Information provided:
**config.mk**
```make
export PLATFORM = sky130hd
export DESIGN_NAME = fetch_stage
export DESIGN_NICKNAME = d
export VERILOG_FILES = /design/src/rtl/datapath_pkg.sv /design/src/rtl/fetch_stage_pc_reg.sv /design/src/rtl/fetch_stage.sv
export SDC_FILE = /design/constraint.sdc
export NUM_CORES = 1
export LEC_CHECK = 0
export ABC_AREA = 1
export ABC_CLOCK_PERIOD_IN_PS = 2400
export CORE_ASPECT_RATIO = 0.75
export CORE_MARGIN = 1.5
export CORE_UTILIZATION = 40
export CTS_BUF_LIST = sky130_fd_sc_hd__clkbuf_4
export DETAILED_ROUTE_END_ITERATION = 6
export PLACE_DENSITY = 0.67
export SYNTH_ARGS = -nofsm -noshare
export SYNTH_HDL_FRONTEND = slang
export SYNTH_HIERARCHICAL = 1
export SYNTH_SLANG_ARGS = --single-unit
```
**constraint.sdc**
```tcl
create_clock -name clk -period 2.4 [get_ports clk]
set_clock_uncertainty 0.1 [all_clocks]
set_input_delay 0.72 -clock clk [delete_from_list [all_inputs] [get_ports clk]]
set_output_delay 0.72 -clock clk [all_outputs]
set_load 0.03 [all_outputs]
```
**src/rtl/datapath_pkg.sv**
```systemverilog
// ---------------------------------------------------------------------------
// datapath_pkg
// Definitions shared by the fetch stage and its program-counter register.
//   XLEN          : datapath word width in bits
//   word_t        : one XLEN-bit datapath word
//   RESET_PC_DEF  : default program counter after reset
//   PC_STEP_DEF   : default byte increment for a sequential fetch
//   NOP_INSTR_DEF : default instruction word used for bubbles
//   align_word()  : clears the two low bits of a byte address
// ---------------------------------------------------------------------------
package datapath_pkg;

    localparam int XLEN = 32;

    typedef logic [XLEN-1:0] word_t;

    localparam word_t RESET_PC_DEF  = 32'h0000_0000;
    localparam word_t PC_STEP_DEF   = 32'd4;
    localparam word_t NOP_INSTR_DEF = 32'h0000_0000;

    // Redirect targets can carry junk in the low bits; fetch is always
    // word-aligned, so those bits are discarded rather than trapped.
    function automatic word_t align_word(input word_t addr);
        return {addr[XLEN-1:2], 2'b00};
    endfunction

endpackage

```
**src/rtl/fetch_stage_pc_reg.sv**
```systemverilog
// ---------------------------------------------------------------------------
// pc_reg
// Program counter register with its next-PC selection.
//   clk, rst     : rising-edge clock, synchronous active-high reset
//   stall        : hold the PC
//   redirect     : load the aligned redirect_pc (beats stall)
//   redirect_pc  : redirect byte address
//   pc           : current program counter (registered)
//   pc_plus_step : pc + PC_STEP (combinational, wraps modulo 2^XLEN)
// ---------------------------------------------------------------------------
module pc_reg
    import datapath_pkg::*;
#(
    parameter word_t RESET_PC = RESET_PC_DEF,
    parameter word_t PC_STEP  = PC_STEP_DEF
) (
    input  logic  clk,
    input  logic  rst,
    input  logic  stall,
    input  logic  redirect,
    input  word_t redirect_pc,
    output word_t pc,
    output word_t pc_plus_step
);

    word_t pc_d;

    // Plain XLEN-bit add, so the last word of the address space wraps to 0.
    assign pc_plus_step = pc + PC_STEP;

    // A redirect must never be lost to a stall: it is checked first.
    always_comb begin
        pc_d = pc_plus_step;
        if (redirect) begin
            pc_d = align_word(redirect_pc);
        end else if (stall) begin
            pc_d = pc;
        end
    end

    always_ff @(posedge clk) begin
        if (rst) begin
            pc <= RESET_PC;
        end else begin
            pc <= pc_d;
        end
    end

endmodule

```
**src/rtl/fetch_stage.sv**
```systemverilog
// ---------------------------------------------------------------------------
// fetch_stage
// Instruction-fetch stage: owns the PC, addresses instruction memory and
// captures the returned word into the IF/ID register with its PC and PC+step.
//   clk, rst     : rising-edge clock, synchronous active-high reset
//   stall        : hold PC, IF/ID and fetch_count
//   flush        : replace IF/ID with a bubble on the next edge
//   redirect     : load redirect_pc into PC and bubble IF/ID
//   redirect_pc  : redirect byte address (low two bits ignored)
//   imem_addr    : instruction memory byte address (= pc, combinational)
//   imem_data    : instruction word read combinationally from imem_addr
//   if_instr     : registered instruction for decode
//   if_pc        : PC of if_instr
//   if_pc4       : if_pc + PC_STEP
//   if_valid     : 1 = if_instr is real, 0 = bubble
//   fetch_count  : number of valid instructions loaded into IF/ID
//
// Downstream control: stall, flush and redirect are level signals sampled at
// each rising edge. Priority at that edge is rst, then flush/redirect (bubble),
// then stall (hold), otherwise a normal load. There is no handshake back to
// the consumer; if_valid alone marks which IF/ID contents are meaningful.
// ---------------------------------------------------------------------------
module fetch_stage
    import datapath_pkg::*;
#(
    parameter word_t RESET_PC  = RESET_PC_DEF,
    parameter word_t PC_STEP   = PC_STEP_DEF,
    parameter word_t NOP_INSTR = NOP_INSTR_DEF
) (
    input  logic  clk,
    input  logic  rst,
    input  logic  stall,
    input  logic  flush,
    input  logic  redirect,
    input  word_t redirect_pc,
    output word_t imem_addr,
    input  word_t imem_data,
    output word_t if_instr,
    output word_t if_pc,
    output word_t if_pc4,
    output logic  if_valid,
    output word_t fetch_count
);

    word_t pc;
    word_t pc_plus_step;

    pc_reg #(
        .RESET_PC (RESET_PC),
        .PC_STEP  (PC_STEP)
    ) u_pc_reg (
        .clk          (clk),
        .rst          (rst),
        .stall        (stall),
        .redirect     (redirect),
        .redirect_pc  (redirect_pc),
        .pc           (pc),
        .pc_plus_step (pc_plus_step)
    );

    assign imem_addr = pc;

    // On a bubble the PC fields still track the current pc; decode ignores
    // them (if_valid=0) but they make traces easier to follow.
    always_ff @(posedge clk) begin
        if (rst) begin
            if_instr    <= NOP_INSTR;
            if_pc       <= '0;
            if_pc4      <= '0;
            if_valid    <= 1'b0;
            fetch_count <= '0;
        end else if (flush || redirect) begin
            if_instr    <= NOP_INSTR;
            if_pc       <= pc;
            if_pc4      <= pc_plus_step;
            if_valid    <= 1'b0;
        end else if (!stall) begin
            if_instr    <= imem_data;
            if_pc       <= pc;
            if_pc4      <= pc_plus_step;
            if_valid    <= 1'b1;
            fetch_count <= fetch_count + 32'd1;
        end
    end

endmodule

```
==> metrics.sh, run 1 <==
CP_NUM_BUF_INV=1
SHARE_COMB_OF_TOTAL_POWER=0.167
POWER.DENSITY_CELL_AREA_nW_PER_UM2=527.0
YOSYS_WARNING_COUNT=6
NET-SWITCHING-POWER_W=0.001709
P_LEAK_nW=4.862
DRT_ITER0_DRC=677
WORST-ENDPOINT-ARRIVAL_PS=1500
XOR_XNOR_CELL_AREA_SHARE_OF_THE_YOSYS_NETLIST=0.03013
DRT-PASS1-ITER-COUNT=5
FIN_CRIT_SHARE=0.9684
MAX_FREQ_MHz=430.3
MET3_USAGE=0.07466
PLACE_AREA_SQ_UM=10050
HOLD_CLASS='reg -> reg'
DIE_W_UM=159.1
HTREE_NUM_LEVELS=4
GRT_PASS1_WL_UM=36890
OUTCOME='finished, final reports clean'
IOPINCOUNT=230
FINISH.CELL_COUNT_WITHOUT_FILLERS=1554
CP_PEAK_STAGE_DELAY_PS=490
WORST-ENDPOINT-REQUIRED_PS=1580
HOLDBUFCOUNTCTS=0
CRITPATHMAXFANOUT=6
GRT_MAX_DEGREE=65
LAYOUT-DRIVE-GT1-SHARE=0.09306
DIEAREA_SQ_UM=19100
CTS.REPORTEDPATHS.CLKPINSLEW_PS=160
GROUTE.LAYER.MET1.USAGE=0.3472
REG2REG_SLACK_PS=350
FINALINSTANCEAREA_SQ_UM=10130
WORST_PATH_MAX_DELAY_CELL='sky130_fd_sc_hd__dfxtp_1'
TIMING.MAX_CAP.VIOLATIONS=0
WORSTSETUPENDPOINTTYPE='output pin'
TOTALWIRELENGTH_UM=23030
GRT_ANTENNA_BEFORE_REPAIR=2
GRT.MET2_USAGE=0.3493
WORST_IR_DROP_VDD_uV=324.9
POWER_SWITCHING_SHARE=0.3199
SYNTH_AREA_PER_CELL_SQ_UM=6.927
YS_SEQ_AREA_FRAC=0.4355
CRITPATHLAUNCHTYPE='flip-flop'
YS_FF_LATCH=159
CELL_COUNT_AFTER_PLACEMENT=1521
SYN_TO_FINAL_GROWTH_PCT=38.67
GP_CONGESTION=0.9125
CRITICAL_PATH_CLASS='reg -> out'
INITIAL_CORE_UTILIZATION=0.4115
MUXSHAREOFSYNTHAREA=0
DRT_DRC_VIOLATIONS_LEFT=0
NUMCTSBUFFERS=17
WORST_SETUP_TIMING_SLACK_AT_THE_PLACEMENT_STAGE_PS=15.57
SYNTH_CELLS=1055
POST_SYNTH_AND_OR_NAND_NOR_AREA_FRACTION=0.3320
PORT-BUFFER-COUNT=225
CLOCK_POWER_SHARE=0.305
CHIPHEIGHT_UM=120.1
TOTAL_VIA_COUNT_AFTER_DETAILED_ROUTING=7470
SLEW_VIOLATIONS=0
SYNTH_TOP_FAMILY_BY_AREA='simple AND/OR/NAND/NOR gates'
FINALWORSTSETUPSLACK_PS=75.87
MOSTFREQUENTLAYOUTCELLS='sky130_fd_sc_hd__nand2_1, sky130_fd_sc_hd__nor2_1, sky130_fd_sc_hd__dfxtp_1'
GRT_USAGE=0.2439
FINALSETUPTNS_PS=0
SYNTH_COMPOUND_GATE_AREA_SHARE=0.1253
LEADING_CELL_TYPE_IN_THE_LAYOUT_FILL_AND_TAPS_EXCLUDED='sky130_fd_sc_hd__nand2_1'
HALF_PERIMETER_WIRE_LENGTH_OF_THE_DETAILED_PLACEMENT_RESULT_UM=16870
NETLIST_AREA_SQ_UM=7308
CLOCK_LATENCY_PS=590
HOLD_VIOLATIONS=0
FIN_NETS=1369
CTS_ROOT_BUFFER='sky130_fd_sc_hd__clkbuf_4'
POST_ROUTE_ANTENNA_NET_VIOLATION_COUNT=0
AVGVIACOUNTPERCELL=4.807
SYNTH_ADDER_AREA_SHARE=0.003424
INTERNAL_POWER_W=0.003632
GLOBALROUTEOVERFLOWTOTAL=0
DETAIL_ROUTE.WL_PER_CELL_UM=14.82
POST-ROUTE-MIN-PERIOD_PS=2324
CP_CELL_SEQUENCE='dlygate4sd2_1'
NUM_ROWS=42
CLOCK_SINKS=159
SETUP_VIOL=0
GRT-BUSIEST-LAYER='met2'
SYNTH_CELL_TYPE_COUNT=36
COREAREA_SQ_UM=17760
CLOCK_PATH_BUFFERS=2
VIA_COUNT_OF_THE_FIRST_GLOBAL_ROUTING_PASS=6933
TIMING.CRITICAL_PATH.MAX_DELAY_FAMILY='flip-flops'
POST-CTS-SETUP-BUFFERS=0
CTS_TREE='yes'
POWER_FRAC_SEQ=0.527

To do: Whenever a line above contains "registered", copy that line.

Response below:
//   pc           : current program counter (registered)
//   if_instr     : registered instruction for decode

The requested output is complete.